> _Records to use_
BEGIN

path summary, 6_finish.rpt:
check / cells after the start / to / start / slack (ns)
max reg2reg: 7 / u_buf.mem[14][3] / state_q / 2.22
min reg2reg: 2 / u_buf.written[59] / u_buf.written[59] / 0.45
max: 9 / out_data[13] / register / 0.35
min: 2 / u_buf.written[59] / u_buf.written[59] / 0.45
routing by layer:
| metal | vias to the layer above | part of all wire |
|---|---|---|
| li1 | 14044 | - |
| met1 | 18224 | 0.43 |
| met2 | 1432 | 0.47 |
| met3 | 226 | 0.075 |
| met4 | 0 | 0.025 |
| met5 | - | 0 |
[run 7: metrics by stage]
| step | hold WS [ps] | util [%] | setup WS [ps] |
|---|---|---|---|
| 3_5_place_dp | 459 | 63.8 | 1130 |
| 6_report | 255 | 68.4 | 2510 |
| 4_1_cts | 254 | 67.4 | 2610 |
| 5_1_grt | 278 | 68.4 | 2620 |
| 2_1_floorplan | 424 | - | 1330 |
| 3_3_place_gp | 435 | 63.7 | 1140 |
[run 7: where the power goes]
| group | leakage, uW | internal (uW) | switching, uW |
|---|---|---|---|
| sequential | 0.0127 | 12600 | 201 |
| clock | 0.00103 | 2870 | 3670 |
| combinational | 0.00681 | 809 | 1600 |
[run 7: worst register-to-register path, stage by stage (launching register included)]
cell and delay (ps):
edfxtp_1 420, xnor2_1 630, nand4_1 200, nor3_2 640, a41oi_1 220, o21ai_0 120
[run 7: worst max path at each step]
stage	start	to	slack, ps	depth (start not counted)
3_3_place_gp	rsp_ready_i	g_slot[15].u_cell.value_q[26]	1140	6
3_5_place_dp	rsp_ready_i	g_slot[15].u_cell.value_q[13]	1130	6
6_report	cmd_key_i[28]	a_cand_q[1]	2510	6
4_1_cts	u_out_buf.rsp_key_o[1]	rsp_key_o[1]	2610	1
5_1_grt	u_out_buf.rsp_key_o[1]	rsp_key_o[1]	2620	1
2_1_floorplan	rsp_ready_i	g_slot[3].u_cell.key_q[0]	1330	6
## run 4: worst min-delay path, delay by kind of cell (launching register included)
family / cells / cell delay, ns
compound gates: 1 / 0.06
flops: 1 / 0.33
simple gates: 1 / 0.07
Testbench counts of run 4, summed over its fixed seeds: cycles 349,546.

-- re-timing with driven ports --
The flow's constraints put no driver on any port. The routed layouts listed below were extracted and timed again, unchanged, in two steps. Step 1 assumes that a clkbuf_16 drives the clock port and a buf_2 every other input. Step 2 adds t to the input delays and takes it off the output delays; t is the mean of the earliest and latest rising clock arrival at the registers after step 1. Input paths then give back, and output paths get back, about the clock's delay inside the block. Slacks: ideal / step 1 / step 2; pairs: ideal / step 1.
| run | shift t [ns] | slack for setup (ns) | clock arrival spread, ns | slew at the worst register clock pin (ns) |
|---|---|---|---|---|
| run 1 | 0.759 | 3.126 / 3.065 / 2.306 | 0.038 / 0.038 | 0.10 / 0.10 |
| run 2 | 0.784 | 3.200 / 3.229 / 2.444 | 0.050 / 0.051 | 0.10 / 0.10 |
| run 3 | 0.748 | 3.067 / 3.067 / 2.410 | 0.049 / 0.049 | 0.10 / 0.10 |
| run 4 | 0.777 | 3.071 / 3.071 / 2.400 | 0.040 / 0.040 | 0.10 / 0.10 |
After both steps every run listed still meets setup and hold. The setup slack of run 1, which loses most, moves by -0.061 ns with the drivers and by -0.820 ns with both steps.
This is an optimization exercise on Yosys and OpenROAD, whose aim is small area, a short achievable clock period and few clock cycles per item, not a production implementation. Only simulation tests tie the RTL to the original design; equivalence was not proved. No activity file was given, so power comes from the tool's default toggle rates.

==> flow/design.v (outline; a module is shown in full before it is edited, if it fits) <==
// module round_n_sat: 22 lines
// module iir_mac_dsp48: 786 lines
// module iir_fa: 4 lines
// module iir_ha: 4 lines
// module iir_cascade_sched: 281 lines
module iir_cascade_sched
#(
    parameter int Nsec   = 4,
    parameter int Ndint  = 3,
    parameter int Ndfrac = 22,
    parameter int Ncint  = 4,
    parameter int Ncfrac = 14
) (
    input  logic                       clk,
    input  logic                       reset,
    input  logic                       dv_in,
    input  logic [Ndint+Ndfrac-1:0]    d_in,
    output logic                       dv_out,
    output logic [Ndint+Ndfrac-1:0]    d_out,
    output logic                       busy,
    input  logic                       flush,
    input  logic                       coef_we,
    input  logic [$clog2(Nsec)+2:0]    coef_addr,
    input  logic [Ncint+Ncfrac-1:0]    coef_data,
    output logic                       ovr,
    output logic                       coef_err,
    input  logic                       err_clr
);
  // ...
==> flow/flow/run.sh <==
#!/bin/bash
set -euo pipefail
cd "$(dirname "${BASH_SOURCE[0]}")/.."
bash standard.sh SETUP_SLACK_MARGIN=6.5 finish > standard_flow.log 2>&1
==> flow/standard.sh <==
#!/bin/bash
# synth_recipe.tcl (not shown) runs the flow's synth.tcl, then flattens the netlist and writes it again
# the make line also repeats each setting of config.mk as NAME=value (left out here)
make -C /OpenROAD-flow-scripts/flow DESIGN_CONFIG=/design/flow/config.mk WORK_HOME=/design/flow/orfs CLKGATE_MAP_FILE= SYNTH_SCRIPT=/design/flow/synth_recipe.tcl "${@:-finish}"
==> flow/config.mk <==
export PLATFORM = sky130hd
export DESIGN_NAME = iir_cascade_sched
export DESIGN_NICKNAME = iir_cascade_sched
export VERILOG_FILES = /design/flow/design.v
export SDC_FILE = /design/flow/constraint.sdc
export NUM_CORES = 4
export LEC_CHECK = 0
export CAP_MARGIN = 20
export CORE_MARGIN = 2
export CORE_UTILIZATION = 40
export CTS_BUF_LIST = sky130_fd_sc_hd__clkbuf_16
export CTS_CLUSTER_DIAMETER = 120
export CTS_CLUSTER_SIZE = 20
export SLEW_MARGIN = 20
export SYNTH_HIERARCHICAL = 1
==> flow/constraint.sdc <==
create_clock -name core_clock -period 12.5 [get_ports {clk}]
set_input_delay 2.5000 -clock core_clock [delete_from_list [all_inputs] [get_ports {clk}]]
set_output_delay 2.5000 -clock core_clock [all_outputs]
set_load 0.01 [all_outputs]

END

> _The task_
Both end lines included, restate word for word the lines above from the line with "switching, uW |" to the line with "0.040 | 0.10 / 0.10 |", and nothing else.

> _Exercise result_
| group | leakage, uW | internal (uW) | switching, uW |
|---|---|---|---|
| sequential | 0.0127 | 12600 | 201 |
| clock | 0.00103 | 2870 | 3670 |
| combinational | 0.00681 | 809 | 1600 |
[run 7: worst register-to-register path, stage by stage (launching register included)]
cell and delay (ps):
edfxtp_1 420, xnor2_1 630, nand4_1 200, nor3_2 640, a41oi_1 220, o21ai_0 120
[run 7: worst max path at each step]
stage	start	to	slack, ps	depth (start not counted)
3_3_place_gp	rsp_ready_i	g_slot[15].u_cell.value_q[26]	1140	6
3_5_place_dp	rsp_ready_i	g_slot[15].u_cell.value_q[13]	1130	6
6_report	cmd_key_i[28]	a_cand_q[1]	2510	6
4_1_cts	u_out_buf.rsp_key_o[1]	rsp_key_o[1]	2610	1
5_1_grt	u_out_buf.rsp_key_o[1]	rsp_key_o[1]	2620	1
2_1_floorplan	rsp_ready_i	g_slot[3].u_cell.key_q[0]	1330	6
## run 4: worst min-delay path, delay by kind of cell (launching register included)
family / cells / cell delay, ns
compound gates: 1 / 0.06
flops: 1 / 0.33
simple gates: 1 / 0.07
Testbench counts of run 4, summed over its fixed seeds: cycles 349,546.

-- re-timing with driven ports --
The flow's constraints put no driver on any port. The routed layouts listed below were extracted and timed again, unchanged, in two steps. Step 1 assumes that a clkbuf_16 drives the clock port and a buf_2 every other input. Step 2 adds t to the input delays and takes it off the output delays; t is the mean of the earliest and latest rising clock arrival at the registers after step 1. Input paths then give back, and output paths get back, about the clock's delay inside the block. Slacks: ideal / step 1 / step 2; pairs: ideal / step 1.
| run | shift t [ns] | slack for setup (ns) | clock arrival spread, ns | slew at the worst register clock pin (ns) |
|---|---|---|---|---|
| run 1 | 0.759 | 3.126 / 3.065 / 2.306 | 0.038 / 0.038 | 0.10 / 0.10 |
| run 2 | 0.784 | 3.200 / 3.229 / 2.444 | 0.050 / 0.051 | 0.10 / 0.10 |
| run 3 | 0.748 | 3.067 / 3.067 / 2.410 | 0.049 / 0.049 | 0.10 / 0.10 |
| run 4 | 0.777 | 3.071 / 3.071 / 2.400 | 0.040 / 0.040 | 0.10 / 0.10 |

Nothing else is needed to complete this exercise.